Problem description
Using the records below, write out again exactly the lines that begin at the line containing "This is an optimization" and end at the line containing "set_load 0.01 [all_outputs]", and no other lines.

[Records provided]

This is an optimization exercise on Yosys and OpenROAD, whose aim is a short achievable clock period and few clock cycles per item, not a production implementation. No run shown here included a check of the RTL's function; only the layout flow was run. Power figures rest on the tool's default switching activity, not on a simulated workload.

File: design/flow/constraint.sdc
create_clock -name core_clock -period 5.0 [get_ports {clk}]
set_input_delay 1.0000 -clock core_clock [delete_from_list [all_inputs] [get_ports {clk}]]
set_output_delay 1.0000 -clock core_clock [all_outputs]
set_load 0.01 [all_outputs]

[/Records provided]
[Records provided]

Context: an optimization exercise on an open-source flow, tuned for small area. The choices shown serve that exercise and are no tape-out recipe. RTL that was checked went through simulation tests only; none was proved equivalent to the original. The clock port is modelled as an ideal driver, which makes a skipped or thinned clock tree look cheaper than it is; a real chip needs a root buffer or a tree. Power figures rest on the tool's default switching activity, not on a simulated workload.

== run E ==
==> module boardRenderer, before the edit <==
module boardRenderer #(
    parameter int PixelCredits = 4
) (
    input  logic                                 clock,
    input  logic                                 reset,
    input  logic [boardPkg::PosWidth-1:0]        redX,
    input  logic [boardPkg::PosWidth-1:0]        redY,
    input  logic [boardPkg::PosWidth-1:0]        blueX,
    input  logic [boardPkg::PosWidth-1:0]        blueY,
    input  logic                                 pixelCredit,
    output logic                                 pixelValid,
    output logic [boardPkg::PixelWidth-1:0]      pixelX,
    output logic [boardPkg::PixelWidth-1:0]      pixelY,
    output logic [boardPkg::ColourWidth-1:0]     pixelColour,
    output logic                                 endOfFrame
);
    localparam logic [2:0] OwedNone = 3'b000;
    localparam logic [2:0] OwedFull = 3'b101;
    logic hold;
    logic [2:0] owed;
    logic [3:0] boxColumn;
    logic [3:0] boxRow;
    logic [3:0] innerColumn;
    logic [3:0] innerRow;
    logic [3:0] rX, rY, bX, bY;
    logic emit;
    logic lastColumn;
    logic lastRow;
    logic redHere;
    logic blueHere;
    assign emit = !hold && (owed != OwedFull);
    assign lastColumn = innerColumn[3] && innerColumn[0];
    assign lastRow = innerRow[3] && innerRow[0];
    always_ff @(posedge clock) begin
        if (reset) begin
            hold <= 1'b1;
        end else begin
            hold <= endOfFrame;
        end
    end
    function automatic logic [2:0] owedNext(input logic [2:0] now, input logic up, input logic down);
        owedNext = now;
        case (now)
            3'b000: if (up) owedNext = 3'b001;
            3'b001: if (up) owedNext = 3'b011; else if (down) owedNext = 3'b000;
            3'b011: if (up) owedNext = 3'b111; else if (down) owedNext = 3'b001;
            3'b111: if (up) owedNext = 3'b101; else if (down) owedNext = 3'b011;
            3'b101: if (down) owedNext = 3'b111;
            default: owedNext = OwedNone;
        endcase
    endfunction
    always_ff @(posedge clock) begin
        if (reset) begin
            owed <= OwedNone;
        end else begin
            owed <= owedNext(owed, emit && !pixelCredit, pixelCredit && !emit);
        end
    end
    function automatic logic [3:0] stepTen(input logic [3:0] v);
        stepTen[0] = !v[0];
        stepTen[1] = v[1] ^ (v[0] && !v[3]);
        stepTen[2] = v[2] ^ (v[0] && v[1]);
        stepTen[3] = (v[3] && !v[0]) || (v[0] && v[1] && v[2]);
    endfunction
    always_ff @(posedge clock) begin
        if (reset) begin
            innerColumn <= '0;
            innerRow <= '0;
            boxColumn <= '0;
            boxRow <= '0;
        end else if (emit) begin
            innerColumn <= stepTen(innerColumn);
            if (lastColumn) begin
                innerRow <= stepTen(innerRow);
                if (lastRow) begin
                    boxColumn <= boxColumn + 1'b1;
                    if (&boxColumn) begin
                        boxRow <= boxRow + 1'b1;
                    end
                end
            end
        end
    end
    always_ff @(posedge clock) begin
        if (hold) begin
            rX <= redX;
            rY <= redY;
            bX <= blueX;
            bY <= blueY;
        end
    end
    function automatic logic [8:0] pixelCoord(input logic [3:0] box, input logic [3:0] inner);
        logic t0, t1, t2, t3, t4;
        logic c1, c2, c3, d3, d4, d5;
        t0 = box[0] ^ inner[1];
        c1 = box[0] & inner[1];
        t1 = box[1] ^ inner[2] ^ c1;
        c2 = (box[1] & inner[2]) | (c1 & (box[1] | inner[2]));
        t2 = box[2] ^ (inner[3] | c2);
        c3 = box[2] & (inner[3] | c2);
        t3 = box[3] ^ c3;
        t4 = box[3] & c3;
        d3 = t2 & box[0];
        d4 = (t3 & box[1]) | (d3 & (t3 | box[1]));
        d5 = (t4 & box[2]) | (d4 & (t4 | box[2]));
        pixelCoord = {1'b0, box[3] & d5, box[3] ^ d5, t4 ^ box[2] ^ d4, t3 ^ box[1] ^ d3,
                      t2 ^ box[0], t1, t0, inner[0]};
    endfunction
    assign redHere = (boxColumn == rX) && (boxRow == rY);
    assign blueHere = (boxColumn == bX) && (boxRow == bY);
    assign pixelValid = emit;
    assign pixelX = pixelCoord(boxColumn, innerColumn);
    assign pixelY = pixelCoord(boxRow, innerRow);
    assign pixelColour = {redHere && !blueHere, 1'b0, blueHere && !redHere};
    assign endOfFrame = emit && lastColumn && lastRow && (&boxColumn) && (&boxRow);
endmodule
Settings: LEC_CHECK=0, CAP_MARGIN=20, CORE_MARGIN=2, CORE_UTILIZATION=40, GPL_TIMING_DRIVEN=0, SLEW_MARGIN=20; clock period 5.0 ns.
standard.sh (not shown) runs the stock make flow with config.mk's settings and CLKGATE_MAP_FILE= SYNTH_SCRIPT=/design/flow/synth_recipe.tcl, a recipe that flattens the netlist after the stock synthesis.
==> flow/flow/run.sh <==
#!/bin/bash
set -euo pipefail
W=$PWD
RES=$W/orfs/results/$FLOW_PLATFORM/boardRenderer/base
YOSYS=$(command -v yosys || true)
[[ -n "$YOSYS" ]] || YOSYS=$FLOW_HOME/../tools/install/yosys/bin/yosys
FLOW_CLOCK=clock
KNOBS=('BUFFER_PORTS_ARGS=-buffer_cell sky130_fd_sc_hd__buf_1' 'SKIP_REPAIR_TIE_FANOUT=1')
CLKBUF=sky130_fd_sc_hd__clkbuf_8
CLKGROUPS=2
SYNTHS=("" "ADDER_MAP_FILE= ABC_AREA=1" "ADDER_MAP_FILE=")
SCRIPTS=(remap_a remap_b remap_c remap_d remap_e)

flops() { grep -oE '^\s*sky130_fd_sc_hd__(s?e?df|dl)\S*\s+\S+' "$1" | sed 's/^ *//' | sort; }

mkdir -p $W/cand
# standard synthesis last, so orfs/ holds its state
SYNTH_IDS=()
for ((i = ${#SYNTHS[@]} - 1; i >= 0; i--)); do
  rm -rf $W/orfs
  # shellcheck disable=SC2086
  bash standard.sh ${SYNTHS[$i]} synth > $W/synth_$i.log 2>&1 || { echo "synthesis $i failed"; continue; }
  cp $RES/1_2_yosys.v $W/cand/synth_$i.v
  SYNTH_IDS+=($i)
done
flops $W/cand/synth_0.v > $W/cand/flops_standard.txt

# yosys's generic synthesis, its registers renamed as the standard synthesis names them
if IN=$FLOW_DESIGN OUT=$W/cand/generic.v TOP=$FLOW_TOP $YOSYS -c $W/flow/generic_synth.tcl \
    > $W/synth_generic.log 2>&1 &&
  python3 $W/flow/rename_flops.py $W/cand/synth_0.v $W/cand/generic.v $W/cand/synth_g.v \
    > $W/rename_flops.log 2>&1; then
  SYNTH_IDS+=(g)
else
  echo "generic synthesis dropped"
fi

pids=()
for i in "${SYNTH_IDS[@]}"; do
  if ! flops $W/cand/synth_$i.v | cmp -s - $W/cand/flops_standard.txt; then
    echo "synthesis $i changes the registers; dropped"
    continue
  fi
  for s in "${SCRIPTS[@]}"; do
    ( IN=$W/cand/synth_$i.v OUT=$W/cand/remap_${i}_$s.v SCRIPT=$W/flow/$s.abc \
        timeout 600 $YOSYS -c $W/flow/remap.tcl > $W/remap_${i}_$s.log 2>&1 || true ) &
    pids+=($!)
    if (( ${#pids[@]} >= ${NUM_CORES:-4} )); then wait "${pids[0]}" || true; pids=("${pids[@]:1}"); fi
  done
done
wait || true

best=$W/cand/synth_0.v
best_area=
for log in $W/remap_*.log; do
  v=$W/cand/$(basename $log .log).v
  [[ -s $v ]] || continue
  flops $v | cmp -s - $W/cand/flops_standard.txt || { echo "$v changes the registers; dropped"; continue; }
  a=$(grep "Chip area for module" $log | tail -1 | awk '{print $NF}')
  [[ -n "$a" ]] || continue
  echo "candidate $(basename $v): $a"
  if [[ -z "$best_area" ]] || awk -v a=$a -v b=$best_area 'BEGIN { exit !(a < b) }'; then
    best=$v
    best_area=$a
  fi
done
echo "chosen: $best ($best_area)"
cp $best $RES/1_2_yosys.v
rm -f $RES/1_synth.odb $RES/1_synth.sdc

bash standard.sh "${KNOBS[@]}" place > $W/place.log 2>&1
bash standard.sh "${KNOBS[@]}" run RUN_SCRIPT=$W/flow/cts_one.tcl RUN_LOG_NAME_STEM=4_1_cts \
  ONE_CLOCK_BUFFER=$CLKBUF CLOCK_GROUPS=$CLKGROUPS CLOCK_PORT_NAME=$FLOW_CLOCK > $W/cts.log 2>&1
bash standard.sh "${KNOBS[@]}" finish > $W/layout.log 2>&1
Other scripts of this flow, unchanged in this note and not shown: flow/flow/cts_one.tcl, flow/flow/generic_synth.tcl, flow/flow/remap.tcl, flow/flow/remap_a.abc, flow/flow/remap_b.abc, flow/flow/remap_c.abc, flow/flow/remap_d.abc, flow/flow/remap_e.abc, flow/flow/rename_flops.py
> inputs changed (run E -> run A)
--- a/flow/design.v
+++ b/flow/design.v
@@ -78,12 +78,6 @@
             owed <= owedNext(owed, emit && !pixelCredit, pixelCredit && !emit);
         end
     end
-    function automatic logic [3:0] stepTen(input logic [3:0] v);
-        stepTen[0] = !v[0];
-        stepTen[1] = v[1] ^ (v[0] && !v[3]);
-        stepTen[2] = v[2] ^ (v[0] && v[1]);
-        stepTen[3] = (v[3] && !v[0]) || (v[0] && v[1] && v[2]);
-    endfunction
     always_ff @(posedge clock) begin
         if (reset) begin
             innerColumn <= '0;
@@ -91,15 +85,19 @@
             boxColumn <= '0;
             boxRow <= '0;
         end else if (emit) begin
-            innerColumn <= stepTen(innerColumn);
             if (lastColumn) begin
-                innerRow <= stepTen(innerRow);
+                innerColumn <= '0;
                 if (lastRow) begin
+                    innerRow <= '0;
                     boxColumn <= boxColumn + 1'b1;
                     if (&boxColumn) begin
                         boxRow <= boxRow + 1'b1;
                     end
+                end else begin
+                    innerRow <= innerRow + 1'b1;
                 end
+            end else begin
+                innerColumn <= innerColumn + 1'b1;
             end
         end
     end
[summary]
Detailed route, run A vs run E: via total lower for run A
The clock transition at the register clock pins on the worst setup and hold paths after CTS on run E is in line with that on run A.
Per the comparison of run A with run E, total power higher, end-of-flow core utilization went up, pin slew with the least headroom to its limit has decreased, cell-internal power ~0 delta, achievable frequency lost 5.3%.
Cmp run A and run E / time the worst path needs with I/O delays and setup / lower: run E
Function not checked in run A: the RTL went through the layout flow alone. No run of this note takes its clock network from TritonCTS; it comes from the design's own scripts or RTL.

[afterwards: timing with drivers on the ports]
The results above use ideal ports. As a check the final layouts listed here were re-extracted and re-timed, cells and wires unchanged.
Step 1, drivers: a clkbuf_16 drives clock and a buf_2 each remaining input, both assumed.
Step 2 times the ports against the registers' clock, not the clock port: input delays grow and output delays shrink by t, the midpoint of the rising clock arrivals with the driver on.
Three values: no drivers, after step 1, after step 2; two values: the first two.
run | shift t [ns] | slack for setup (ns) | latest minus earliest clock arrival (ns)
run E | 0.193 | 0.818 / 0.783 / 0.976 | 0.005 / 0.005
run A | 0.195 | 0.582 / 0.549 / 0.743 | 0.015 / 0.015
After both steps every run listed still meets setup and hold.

[/Records provided]

Reply to the task
This is an optimization exercise on Yosys and OpenROAD, whose aim is a short achievable clock period and few clock cycles per item, not a production implementation. No run shown here included a check of the RTL's function; only the layout flow was run. Power figures rest on the tool's default switching activity, not on a simulated workload.

File: design/flow/constraint.sdc
create_clock -name core_clock -period 5.0 [get_ports {clk}]
set_input_delay 1.0000 -clock core_clock [delete_from_list [all_inputs] [get_ports {clk}]]
set_output_delay 1.0000 -clock core_clock [all_outputs]
set_load 0.01 [all_outputs]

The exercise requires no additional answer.